El establishment consideró siempre a José Carlos Mariátegui como un peligro para su estabilidad y subsistencia, y lo hostilizó; atacándolo desde su prensa y echándole encima a los sabuesos de la policía. Varias veces fue llevado a la cárcel, y, en cierta ocasión, cuando él tenía veintitrés años, un teniente del ejército de talla enorme, ingresó a la redacción del periódico El tiempo, donde trabajaba, lo abofeteó y derribó, a él que era pequeño, esmirriado y con una pierna inútil. José Carlos, sin amedrentarse y con la dignidad incólume, retó a duelo a su agresor y éste aceptó, sabiendo que su adversario desconocía el uso de la pistola, pero los padrinos impidieron el encuentro. Este escándalo dio lugar a la renuncia del ministro de Guerra.

 

Más amarga fue la lucha de José Carlos Mariátegui contra la enfermedad degenerativa que lo agobió tempranamente y a la que se sobreponía con altivez; sin resignarse a la desgracia ni perder su sentido del humor.

En la mitología de la Roma antigua existían los genios del bien y del mal que más tarde el imaginario popular convirtió en dos pequeños duendes llevados por toda persona sobre cada hombro, invisibles para los demás. Según esa leyenda, el genio del mal se obstina en convencer a la persona, hablándole al oído para que cometa los actos más perversos, consejos que el genio del bien combate, llamando a su protegido a la reflexión. Del genio que se imponga en la discusión depende la conducta de la persona. Me imagino que en José Carlos, el genio del bien triunfaba siempre.

La ciencia de la biología ha tomado de esa leyenda la idea de los genios para denominar genes a las unidades más pequeñas de los seres vivos; que le dan su configuración y se transmiten por la herencia. Hay también genes buenos y genes malos. Los buenos pueden determinar una vida más larga y saludable, como los malos una vida más corta y propensa a las enfermedades. Es posible también que la inclinación a admitir y respetar los valores tenga su primario origen en los genes buenos, como, al contrario, la atracción por los antivalores se deba a los malos. Por lo general, la educación, las ciencias y las técnicas domeñan a los malos y hasta pueden neutralizarlos.

Pienso que en José Carlos Mariátegui los genecillos malos le causaron la enfermedad con la que luchó gran parte de su vida. Se congregaron en una de sus piernas y no pararon hasta que la cirugía intervino cortándosela. Y siguieron su aviesa faena hasta abatir su vida a la edad de treinta y cinco años; cuando estaba en la plenitud de sus facultades mentales y de su producción teórica.

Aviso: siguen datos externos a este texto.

Source: an optimization exercise on an open RTL-to-GDS flow (aim: small area and few clock cycles). Production flows keep margins and buffers that such runs may drop. Function was checked by simulation only, so behaviour that the tests miss may differ from the original. Power figures rest on the tool's default switching activity, not on a simulated workload. No driver is modelled on the clock port, so clocking that relies on it looks cheaper here than on a real chip.

==> design.v <==
`default_nettype none
module rob_top (
  input  wire                    clk,
  input  wire                    rst,
  input  wire                    dispatch_valid,
  input  wire                    dispatch_reg_write_en,
  input  wire [5-1:0]  dispatch_reg_write_addr,
  input  wire [31:0]             dispatch_pc,
  input  wire [4-1:0]       dispatch_exc,
  output logic                   rob_full,
  output logic [3-1:0]  dispatch_tag,
  input  wire                    wb_valid,
  input  wire [3-1:0]   wb_tag,
  input  wire [32-1:0]      wb_data,
  input  wire [4-1:0]       wb_exc,
  output logic                   commit_valid,
  output logic [3-1:0]  commit_tag,
  output logic                   commit_reg_write_en,
  output logic [5-1:0] commit_reg_write_addr,
  output logic [32-1:0]     commit_data,
  output logic [31:0]            commit_pc,
  output logic [4-1:0]      commit_exc,
  output logic                   flush
);
  localparam int N  = 8;
  localparam int TW = 3;
  localparam int EW = (1 + 5 + 32);
  localparam int DW = 32;
  localparam int XW = 4;
  logic [TW-1:0] head_q;
  logic [TW-1:0] tail_q;
  logic [TW:0]   count_q;
  logic [EW-1:0] entry_q [N];
  logic [DW-1:0] data_q  [N];
  logic [N-1:0]  done_q;
  logic          fv_q;
  logic [TW-1:0] ftag_q;
  logic [XW-1:0] fcode_q;
  logic          fdec_q;
  logic [N-1:0]  head_sel;
  logic [N-1:0]  tail_sel;
  logic [N-1:0]  wb_sel;
  logic          nonempty;
  logic          head_done;
  logic          wb_hit;
  logic          fault_head;
  logic          accept;
  logic          clear;
  logic [EW-1:0] head_entry;
  logic [DW-1:0] head_data;
  always_comb begin
    for (int i = 0; i < N; i++) begin
      head_sel[i] = (head_q == TW'(i));
      tail_sel[i] = (tail_q == TW'(i));
      wb_sel[i]   = wb_valid && (wb_tag == TW'(i));
    end
  end
  always_comb begin
    head_entry = '0;
    head_data  = '0;
    for (int i = 0; i < N; i++) begin
      head_entry = head_entry | ({EW{head_sel[i]}} & entry_q[i]);
      head_data  = head_data  | ({DW{head_sel[i]}} & data_q[i]);
    end
  end
  assign nonempty   = |count_q;
  assign head_done  = |(head_sel & done_q);
  assign wb_hit     = wb_valid && (wb_tag == head_q);
  assign fault_head = fv_q && (ftag_q == head_q);
  assign commit_valid = nonempty && (head_done || wb_hit);
  assign commit_tag   = head_q;
  assign {commit_reg_write_en, commit_reg_write_addr, commit_pc} = head_entry;
  assign commit_data  = wb_hit ? wb_data : ((fault_head && fdec_q) ? '0 : head_data);
  assign commit_exc   = wb_hit ? wb_exc : (fault_head ? fcode_q : '0);
  assign flush        = commit_valid && (|commit_exc);
  assign rob_full     = count_q[TW] && !commit_valid;
  assign dispatch_tag = tail_q;
  assign accept       = dispatch_valid && !rob_full && !flush;
  assign clear        = !rst || flush;
  always_ff @(posedge clk) begin
    if (clear) begin
      head_q  <= '0;
      tail_q  <= '0;
      count_q <= '0;
    end else begin
      if (commit_valid) head_q <= head_q + 1'b1;
      if (accept)       tail_q <= tail_q + 1'b1;
      count_q <= count_q + (TW+1)'(accept) - (TW+1)'(commit_valid);
    end
  end
  always_ff @(posedge clk) begin
    for (int i = 0; i < N; i++) begin
      if (tail_sel[i] && !rob_full) entry_q[i] <= {dispatch_reg_write_en, dispatch_reg_write_addr, dispatch_pc};
      if (wb_sel[i])                data_q[i]  <= wb_data;
    end
  end
  always_ff @(posedge clk) begin
    for (int i = 0; i < N; i++) begin
      if (accept && tail_sel[i]) done_q[i] <= |dispatch_exc;
      else if (wb_sel[i])        done_q[i] <= 1'b1;
    end
  end
  logic [TW-1:0] age_wb;
  logic [TW-1:0] age_f;
  assign age_wb = wb_tag - head_q;
  assign age_f  = ftag_q - head_q;
  always_ff @(posedge clk) begin
    if (clear) begin
      fv_q <= 1'b0;
    end else if (wb_valid && (|wb_exc) && (!fv_q || age_wb < age_f)) begin
      fv_q    <= 1'b1;
      ftag_q  <= wb_tag;
      fcode_q <= wb_exc;
      fdec_q  <= 1'b0;
    end else if (!fv_q && accept && (|dispatch_exc)) begin
      fv_q    <= 1'b1;
      ftag_q  <= tail_q;
      fcode_q <= dispatch_exc;
      fdec_q  <= 1'b1;
    end
  end
endmodule
`default_nettype wire
==> flow/run.sh <==
#!/bin/bash
# The standard layout (standard.sh), with these changes:
# - synthesis: the same script (synth_recipe.tcl), but ABC maps the logic with
#   flow/abc.script (area-oriented, no buffering or sizing; the resizer does
#   that after placement) in place of ORFS's abc_speed.script;
# - port buffers are the smallest buffer cell, not the delay buffer
#   buffer_ports picks by default;
# - clock tree: larger sink clusters of clkbuf_16, no dummy loads.
# The full make output is in standard.log; ORFS's per-step logs are under orfs/logs.
set -euo pipefail
here=$(pwd)
rm -rf "$here/scripts"
cp -r "$FLOW_HOME/scripts" "$here/scripts"
cp "$here/flow/abc.script" "$here/scripts/abc_speed.script"
{ echo "set ::env(SCRIPTS_DIR) $here/scripts"; cat "$here/synth_recipe.tcl"; } > "$here/own_synth.tcl"
sed -e "s#$here/synth_recipe.tcl#$here/own_synth.tcl#" standard.sh > own_standard.sh
grep -q own_synth.tcl own_standard.sh
export BUFFER_PORTS_ARGS="-buffer_cell sky130_fd_sc_hd__buf_1"
export CTS_ARGS="-sink_clustering_enable -repair_clock_nets -sink_clustering_size 30 -sink_clustering_max_diameter 60 -buf_list sky130_fd_sc_hd__clkbuf_16 -dont_use_dummy_load"
bash own_standard.sh > standard.log 2>&1
==> flow/abc.script <==
&get -n
&st
&dch
&nf
&put
topo
stime -c
==> standard.sh <==
#!/bin/bash
# synth_recipe.tcl (not shown) runs the flow's synth.tcl, then flattens the netlist and writes it again
# the make line also repeats each setting of config.mk as NAME=value (left out here)
make -C /OpenROAD-flow-scripts/flow DESIGN_CONFIG=/design/flow/config.mk WORK_HOME=/design/flow/orfs CLKGATE_MAP_FILE= SYNTH_SCRIPT=/design/flow/synth_recipe.tcl "${@:-finish}"
==> config.mk <==
export PLATFORM = sky130hd
export DESIGN_NAME = rob_top
export DESIGN_NICKNAME = rob_top
export VERILOG_FILES = /design/flow/design.v
export SDC_FILE = /design/flow/constraint.sdc
export NUM_CORES = 4
export LEC_CHECK = 0
export CAP_MARGIN = 20
export CORE_MARGIN = 2
export CORE_UTILIZATION = 65
export SLEW_MARGIN = 20
==> constraint.sdc <==
create_clock -name core_clock -period 4.0 [get_ports {clk}]
set_input_delay 0.8000 -clock core_clock [delete_from_list [all_inputs] [get_ports {clk}]]
set_output_delay 0.8000 -clock core_clock [all_outputs]
set_load 0.01 [all_outputs]
==> run summary, run 1 <==
clock latency on the worst-skew pair=0.54 ns; chip height=185 µm; reg-to-reg slack, setup=0.35 ns; worst clock skew=0.0550 ns; Setup CP Type=reg -> out; CTS tree=yes; # H-tree levels=2; Slew @ Worst Pin=0.896 ns; CP startpoint kind=flip-flop; row cnt=66; # nets final=1,466; via density per instance=6.72; Crit Reg-Reg Endpoint=count_q[2]; Max VDD drop=0.502 mV; pwr dens=633 nW/µm²; Pint=10,600 µW; switching share of power=30.1%; first-pass GRT wire length=70.6 mm; crit path capture type=output port; Max-Cap Viols=0; WL/cell=26.2 µm; commonest non-fill, non-tap cells in the layout=576 x edfxtp_1, 167 x buf_1, 115 x a222oi_1; Lkg Pwr=0.00772 µW; Die Footprint=34,300 µm²; CP startpoint=head_q[1]; Clk pwr share=22.3%; Slew Limit Fails=0; Overall Global Routing Usage=27.9%; Root Buffer=clkbuf_16; crit path to=commit_data[15]; critical-path maximum fanout=32; Pre-Repair DR Iteration Count=8; Final Non-Filler Cells=1,796; CTS buffer count=37; area share of the largest cell type after synthesis=81.1%; Post-DP HPWL=24.8 mm; critical path depth=10; Reg2Reg Depth=16; slowest stage cell, crit path=dfxtp_1; cell taking the most area after synthesis=edfxtp_1; Layout area overhead=12.8%; FF-to-FF Start=head_q[0]; vias in the first global route=12,032; CTS sink count=587; chip width=185 µm; Tcrit/Tclk final=96.4%; Vias=12,065; mapped cell area=21,300 µm²; crit path buf inv count=5; antenna viol nets, final=0; post-synth cell types=34; #FFs+latches synth=587; RD Place Congestion=0.831; status=finished clean; clk buf depth=3; fin area=24,100 µm²; cell mode on critical path=buf_4; CP delay by family, top=buffers and inverters; combinational power share=26.7%; share of layout cells above drive strength 1=8.50%; Synthesis Warnings=3; WL final=47.1 mm; clock slew at reported path FFs=0.07 ns; initial DRC count=1,670; Critical Path RT=3.20 ns; sequential share of power=51.0%; total global routing overflow=0; slowest cell delay on critical path=0.39 ns; worst min path class=reg -> reg; commonest non-fill, non-tap cell in the layout=edfxtp_1; core area=32,500 µm²; Fmax achieved=0.259 GHz; Fin. Hold Viols=0; Initial Utilization=65.7%; crit path cell chain=clkinv_1 > buf_4 > ha_1 > and3_1 > and2_4 > buf_4 > a21oi_4 > buf_4 > a22o_1 > buf_1; pin count of the biggest net entering global routing=71; CP arrival=3.06 ns; placed cell count=1,753; post-place instance area=23,100 µm²; drt drc=0; cts hold-fix bufs=0; final-report setup violation count=0; syn avg cell area=19.4 µm²; Syn Nets=1,213; Switch Pwr=4590 µW; Final min period=3.86 ns; overall power=15,200 µW; fillcell total=1,993; ranking of synthesized cells by area=edfxtp_1 81%, a222oi_1 5.4%, a22oi_1 2.4%, nand3_1 1.6%, a22o_1 1.4%; Slew headroom=40.2%; port bufs=167; sequential share of the synthesized area=82.1%; total negative slack=0 ns; worst hold slack=0.492 ns; initial antenna violation count=3; cell count after synthesis=1,102; Ports=168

Esos genes malignos —potros de bárbaros atilas, como dice un verso de nuestro gigantesco César Vallejo—, que concurrieron al mismo propósito de sus enemigos, no desaparecieron. Tuvieron que saltar por la herencia a sus descendientes biológicos, mezclados con los genes buenos.

Por curiosidad intelectual es válido preguntarse a dónde fueron a parar esos genes malignos. No es verosímil que se detuvieran en sus hijos. Tal vez se reunieron en la generación siguiente, formando una colonia y ocupando el cerebro de alguno de ellos. Pero, ¿cuál?